The South Pole Atmospheric Radiation and Cloud Lidar Experiment (SPARCLE)

Longwave radiation spectra emitted by clouds, greenhouse gases, and the snow surface are being measured at South Pole Station using the Polar Atmospheric Emitted Radiance Interferometer (PAERI). This experiment is currently underway from November 2000 to November 2001. The PAERI spectra are being used to improve atmospheric radiation models of the water-vapor greenhouse effect, and to quantify the contributions of water vapor, carbon dioxide, ozone, and clouds to the longwave energy budget of the Antarctic Plateau. The spectra are also being used for groundbased remote sensing of cloud base heights, cloud optical depths, and sizes of cloud ice crystals and water droplets.
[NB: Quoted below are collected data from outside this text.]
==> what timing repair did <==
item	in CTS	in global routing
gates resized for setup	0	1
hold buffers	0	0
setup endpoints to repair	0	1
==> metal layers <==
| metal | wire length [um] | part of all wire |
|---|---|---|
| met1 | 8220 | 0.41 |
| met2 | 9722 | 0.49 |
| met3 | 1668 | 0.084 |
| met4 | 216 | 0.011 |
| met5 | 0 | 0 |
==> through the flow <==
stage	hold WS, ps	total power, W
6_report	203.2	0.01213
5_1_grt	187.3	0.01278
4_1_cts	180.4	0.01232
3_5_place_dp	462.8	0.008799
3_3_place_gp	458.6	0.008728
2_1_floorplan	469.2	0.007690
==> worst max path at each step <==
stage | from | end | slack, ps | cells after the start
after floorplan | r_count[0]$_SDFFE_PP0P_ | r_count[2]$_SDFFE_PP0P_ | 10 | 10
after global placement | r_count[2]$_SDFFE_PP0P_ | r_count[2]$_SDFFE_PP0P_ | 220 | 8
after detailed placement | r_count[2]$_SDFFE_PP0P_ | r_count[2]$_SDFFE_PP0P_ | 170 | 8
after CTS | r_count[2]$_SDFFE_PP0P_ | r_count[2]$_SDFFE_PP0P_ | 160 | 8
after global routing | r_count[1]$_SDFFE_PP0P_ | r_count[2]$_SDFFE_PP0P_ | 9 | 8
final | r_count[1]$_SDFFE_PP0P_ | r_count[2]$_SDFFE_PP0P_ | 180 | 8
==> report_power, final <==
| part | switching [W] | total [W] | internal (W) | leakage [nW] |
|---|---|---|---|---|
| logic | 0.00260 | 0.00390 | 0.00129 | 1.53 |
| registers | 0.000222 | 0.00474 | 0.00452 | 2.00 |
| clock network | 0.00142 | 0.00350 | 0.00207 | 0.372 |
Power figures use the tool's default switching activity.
The interferometer can be configured as a transmissometer to measure absorption of water vapor along a horizontal path near the surface. The vertical distribution of backscattering by ice crystals in clouds is measured by a micropulse lidar. Ice crystals in clouds, as well in diamond dust and blowing snow, are sampled by a hydrometeor videosonde (HYVIS) flying on a tethered balloon, and are also collected at the surface as they fall, for photomicroscopy. The balloon also carries a frost-point hygrometer to measure humidity in the lowest kilometer of the atmosphere, for use in explaining the ice crystal shapes observed and to constrain the radiation modeling.